• _Directions for this task_: Say how many lines in the entries below mention "area", with no other words.

════════

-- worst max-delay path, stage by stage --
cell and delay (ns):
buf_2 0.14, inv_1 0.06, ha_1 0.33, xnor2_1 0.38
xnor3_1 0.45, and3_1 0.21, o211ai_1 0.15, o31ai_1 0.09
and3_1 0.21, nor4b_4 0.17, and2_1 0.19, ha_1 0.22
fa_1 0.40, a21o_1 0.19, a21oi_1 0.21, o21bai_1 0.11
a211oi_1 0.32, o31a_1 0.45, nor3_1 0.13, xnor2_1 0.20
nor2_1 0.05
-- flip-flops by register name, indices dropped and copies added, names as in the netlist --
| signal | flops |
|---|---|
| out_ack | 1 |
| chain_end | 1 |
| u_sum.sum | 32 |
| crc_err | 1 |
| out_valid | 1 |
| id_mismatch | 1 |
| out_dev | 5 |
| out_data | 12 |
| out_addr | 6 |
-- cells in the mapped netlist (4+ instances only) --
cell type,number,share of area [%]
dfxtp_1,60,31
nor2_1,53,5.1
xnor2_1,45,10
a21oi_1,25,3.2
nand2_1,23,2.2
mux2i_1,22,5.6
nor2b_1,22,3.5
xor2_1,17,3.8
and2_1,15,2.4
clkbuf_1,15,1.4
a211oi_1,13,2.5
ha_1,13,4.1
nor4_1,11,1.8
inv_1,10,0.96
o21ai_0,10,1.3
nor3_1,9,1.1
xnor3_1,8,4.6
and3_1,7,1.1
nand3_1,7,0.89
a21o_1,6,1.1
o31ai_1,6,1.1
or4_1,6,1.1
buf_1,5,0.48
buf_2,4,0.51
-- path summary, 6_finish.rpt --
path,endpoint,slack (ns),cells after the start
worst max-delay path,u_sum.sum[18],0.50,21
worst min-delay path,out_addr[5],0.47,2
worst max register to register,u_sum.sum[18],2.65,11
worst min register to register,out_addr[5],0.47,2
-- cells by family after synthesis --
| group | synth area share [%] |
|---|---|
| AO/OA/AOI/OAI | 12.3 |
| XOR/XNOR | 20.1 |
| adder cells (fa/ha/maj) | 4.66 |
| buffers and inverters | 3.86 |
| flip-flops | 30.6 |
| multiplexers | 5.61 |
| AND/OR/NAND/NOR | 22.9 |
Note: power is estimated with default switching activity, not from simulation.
### src/rtl/mtx_pkg.sv
package mtx_pkg;
  localparam int NUM_LINES = 4;
  localparam int LINE_W    = $clog2(NUM_LINES);

  typedef logic [NUM_LINES-1:0] line_mask_t;
  typedef logic [LINE_W-1:0]    line_idx_t;

  localparam logic [1:0] A_CSR = 2'd0;
  localparam logic [1:0] A_TCR = 2'd1;
  localparam logic [1:0] A_TDR = 2'd2;

  localparam int CSR_CLR   = 4;
  localparam int CSR_SCAN  = 5;
  localparam int CSR_RIE   = 6;
  localparam int CSR_LINE  = 8;
  localparam int CSR_TIE   = 14;
  localparam int CSR_TRDY  = 15;
  localparam int BRK_LO    = 8;

  // Round-robin pick: first requesting line after 'last', wrapping.
  // Result is {found, index}.
  function automatic logic [LINE_W:0] rr_pick(line_mask_t req, line_idx_t last);
    logic      found;
    line_idx_t idx;
    line_idx_t cand;
    found = 1'b0;
    idx   = '0;
    for (int k = 1; k <= NUM_LINES; k++) begin
      cand = last + line_idx_t'(k);
      if (!found && req[cand]) begin
        found = 1'b1;
        idx   = cand;
      end
    end
    return {found, idx};
  endfunction
endpackage

### src/rtl/mtx_regs.sv
module mtx_regs
  import mtx_pkg::*;
#(
  parameter int CLR_CYCLES = 4
) (
  input  logic        clk,
  input  logic        rst_n,
  input  logic        wr_en,
  input  logic [1:0]  wr_addr,
  input  logic [15:0] wr_data,
  output logic        scan_en,
  output logic        rx_ie,
  output logic        tx_ie,
  output line_mask_t  line_en,
  output line_mask_t  brk,
  output logic        clearing,
  output logic        clr_start,
  output logic        tdr_wr
);
  localparam int CW = $clog2(CLR_CYCLES + 1);

  logic [CW-1:0] clr_cnt;
  logic          wr_ok;

  assign clearing  = (clr_cnt != '0);
  assign wr_ok     = wr_en && !clearing;
  assign clr_start = wr_ok && (wr_addr == A_CSR) && wr_data[CSR_CLR];
  assign tdr_wr    = wr_ok && (wr_addr == A_TDR);

  always_ff @(posedge clk or negedge rst_n) begin
    if (!rst_n) begin
      clr_cnt <= '0;
      scan_en <= 1'b0;
      rx_ie   <= 1'b0;
      tx_ie   <= 1'b0;
      line_en <= '0;
      brk     <= '0;
    end else if (clr_start) begin
      clr_cnt <= CW'(CLR_CYCLES);
      scan_en <= 1'b0;
      rx_ie   <= 1'b0;
      tx_ie   <= 1'b0;
      line_en <= '0;
      brk     <= '0;
    end else if (clearing) begin
      clr_cnt <= clr_cnt - 1'b1;
    end else if (wr_ok) begin
      case (wr_addr)
        A_CSR: begin
          scan_en <= wr_data[CSR_SCAN];
          rx_ie   <= wr_data[CSR_RIE];
          tx_ie   <= wr_data[CSR_TIE];
        end
        A_TCR:   line_en <= wr_data[NUM_LINES-1:0];
        A_TDR:   brk     <= wr_data[BRK_LO +: NUM_LINES];
        default: ;
      endcase
    end
  end
endmodule

### src/rtl/mtx_scanner.sv
module mtx_scanner
  import mtx_pkg::*;
(
  input  logic       clk,
  input  logic       rst_n,
  input  logic       flush,
  input  logic       scan_en,
  input  line_mask_t line_en,
  input  line_mask_t line_ready,
  input  logic       tdr_wr,
  output logic       tx_ready,
  output line_idx_t  cur_line,
  output logic       take
);
  line_idx_t         last_line;
  logic [LINE_W:0]   pick;
  logic              offer_lost;

  assign pick       = rr_pick(line_en & line_ready, last_line);
  assign take       = tdr_wr && tx_ready;
  assign offer_lost = tx_ready && (!scan_en || !line_en[cur_line]);

  always_ff @(posedge clk or negedge rst_n) begin
    if (!rst_n) begin
      tx_ready  <= 1'b0;
      cur_line  <= '0;
      last_line <= line_idx_t'(NUM_LINES - 1);
    end else if (flush) begin
      tx_ready  <= 1'b0;
      cur_line  <= '0;
      last_line <= line_idx_t'(NUM_LINES - 1);
    end else if (take) begin
      tx_ready  <= 1'b0;
      last_line <= cur_line;
    end else if (offer_lost) begin
      tx_ready  <= 1'b0;
    end else if (!tx_ready && scan_en && pick[LINE_W]) begin
      tx_ready  <= 1'b1;
      cur_line  <= pick[LINE_W-1:0];
    end
  end
endmodule

### src/rtl/mtx_scan_ctrl.sv
module mtx_scan_ctrl
  import mtx_pkg::*;
#(
  parameter int CLR_CYCLES = 4
) (
  input  logic        clk,
  input  logic        rst_n,
  input  logic        wr_en,
  input  logic [1:0]  wr_addr,
  input  logic [15:0] wr_data,
  input  logic [1:0]  rd_addr,
  output logic [15:0] rd_data,
  input  logic [3:0]  line_ready,
  output logic [3:0]  load_valid,
  output logic [7:0]  load_data,
  output logic [3:0]  brk_force,
  output logic        irq
);
  logic       scan_en, rx_ie, tx_ie, clearing, clr_start, tdr_wr;
  line_mask_t line_en, brk;
  logic       tx_ready, take;
  line_idx_t  cur_line;

  mtx_regs #(.CLR_CYCLES(CLR_CYCLES)) u_regs (
    .clk(clk), .rst_n(rst_n), .wr_en(wr_en), .wr_addr(wr_addr),
    .wr_data(wr_data), .scan_en(scan_en), .rx_ie(rx_ie), .tx_ie(tx_ie),
    .line_en(line_en), .brk(brk), .clearing(clearing),
    .clr_start(clr_start), .tdr_wr(tdr_wr)
  );

  mtx_scanner u_scan (
    .clk(clk), .rst_n(rst_n), .flush(clr_start | clearing),
    .scan_en(scan_en), .line_en(line_en), .line_ready(line_ready),
    .tdr_wr(tdr_wr), .tx_ready(tx_ready), .cur_line(cur_line), .take(take)
  );

  for (genvar i = 0; i < NUM_LINES; i++) begin : g_load
    assign load_valid[i] = take && (cur_line == line_idx_t'(i));
  end

  assign load_data = wr_data[7:0];
  assign brk_force = brk;
  assign irq       = tx_ready && tx_ie;

  always_comb begin
    rd_data = '0;
    case (rd_addr)
      A_CSR: begin
        rd_data[CSR_CLR]             = clearing;
        rd_data[CSR_SCAN]            = scan_en;
        rd_data[CSR_RIE]             = rx_ie;
        rd_data[CSR_LINE +: LINE_W]  = cur_line;
        rd_data[CSR_TIE]             = tx_ie;
        rd_data[CSR_TRDY]            = tx_ready;
      end
      A_TCR:   rd_data[NUM_LINES-1:0]       = line_en;
      A_TDR:   rd_data[BRK_LO +: NUM_LINES] = brk;
      default: rd_data = '0;
    endcase
  end
endmodule
===== config.mk =====
export PLATFORM = sky130hd
export DESIGN_NAME = hdlc_tx_framer
export DESIGN_NICKNAME = d
export VERILOG_FILES = /design/src/rtl/hdlc_tx_pkg.sv /design/src/rtl/hdlc_tx_crc.sv /design/src/rtl/hdlc_tx_stuff.sv /design/src/rtl/hdlc_tx_ctrl.sv /design/src/rtl/hdlc_tx_framer.sv
export SDC_FILE = /design/constraint.sdc
export NUM_CORES = 1
export LEC_CHECK = 0
export BUFFER_PORTS_ARGS = -buffer_cell sky130_fd_sc_hd__buf_2
export CORE_UTILIZATION = 61
export DETAILED_ROUTE_END_ITERATION = 8
export GPL_ROUTABILITY_DRIVEN = 0
export PLACE_DENSITY = 0.84
export SLEW_MARGIN = 20
export SYNTH_ARGS = -nofsm -noshare
export SYNTH_HDL_FRONTEND = slang
export SYNTH_HIERARCHICAL = 1
export SYNTH_SLANG_ARGS = --single-unit

===== constraint.sdc =====
create_clock -name clk -period 6.5 [get_ports clk]
set_input_delay 1.3 -clock clk [delete_from_list [all_inputs] [get_ports clk]]
set_output_delay 1.3 -clock clk [all_outputs]
set_load 0.02 [all_outputs]

===== src/rtl/hdlc_tx_pkg.sv =====
package hdlc_tx_pkg;

    localparam int          FLAG_W      = 8;
    localparam logic [7:0]  FLAG_PAT    = 8'h7E;
    localparam int          STUFF_RUN   = 5;
    localparam int          FCS16_W     = 16;
    localparam int          FCS32_W     = 32;
    localparam logic [15:0] POLY16_REFL = 16'h8408;
    localparam logic [31:0] POLY32_REFL = 32'hEDB88320;
    localparam int          FI_W        = $clog2(FLAG_W);

    typedef enum logic [2:0] {
        ST_IDLE,
        ST_OPEN,
        ST_DATA,
        ST_FCS,
        ST_CLOSE
    } tx_state_t;

    // One bit of a reflected CRC. Bit 0 of the register meets the line first.
    function automatic logic [FCS32_W-1:0] crc_step(
        input logic [FCS32_W-1:0] cur,
        input logic               din,
        input logic               wide
    );
        logic fb;
        fb = cur[0] ^ din;
        if (wide)
            crc_step = (cur >> 1) ^ (fb ? POLY32_REFL : '0);
        else
            crc_step = {16'h0, cur[15:1] ^ (fb ? POLY16_REFL : 16'h0)};
    endfunction

endpackage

════════

• _Output for this exercise_: 2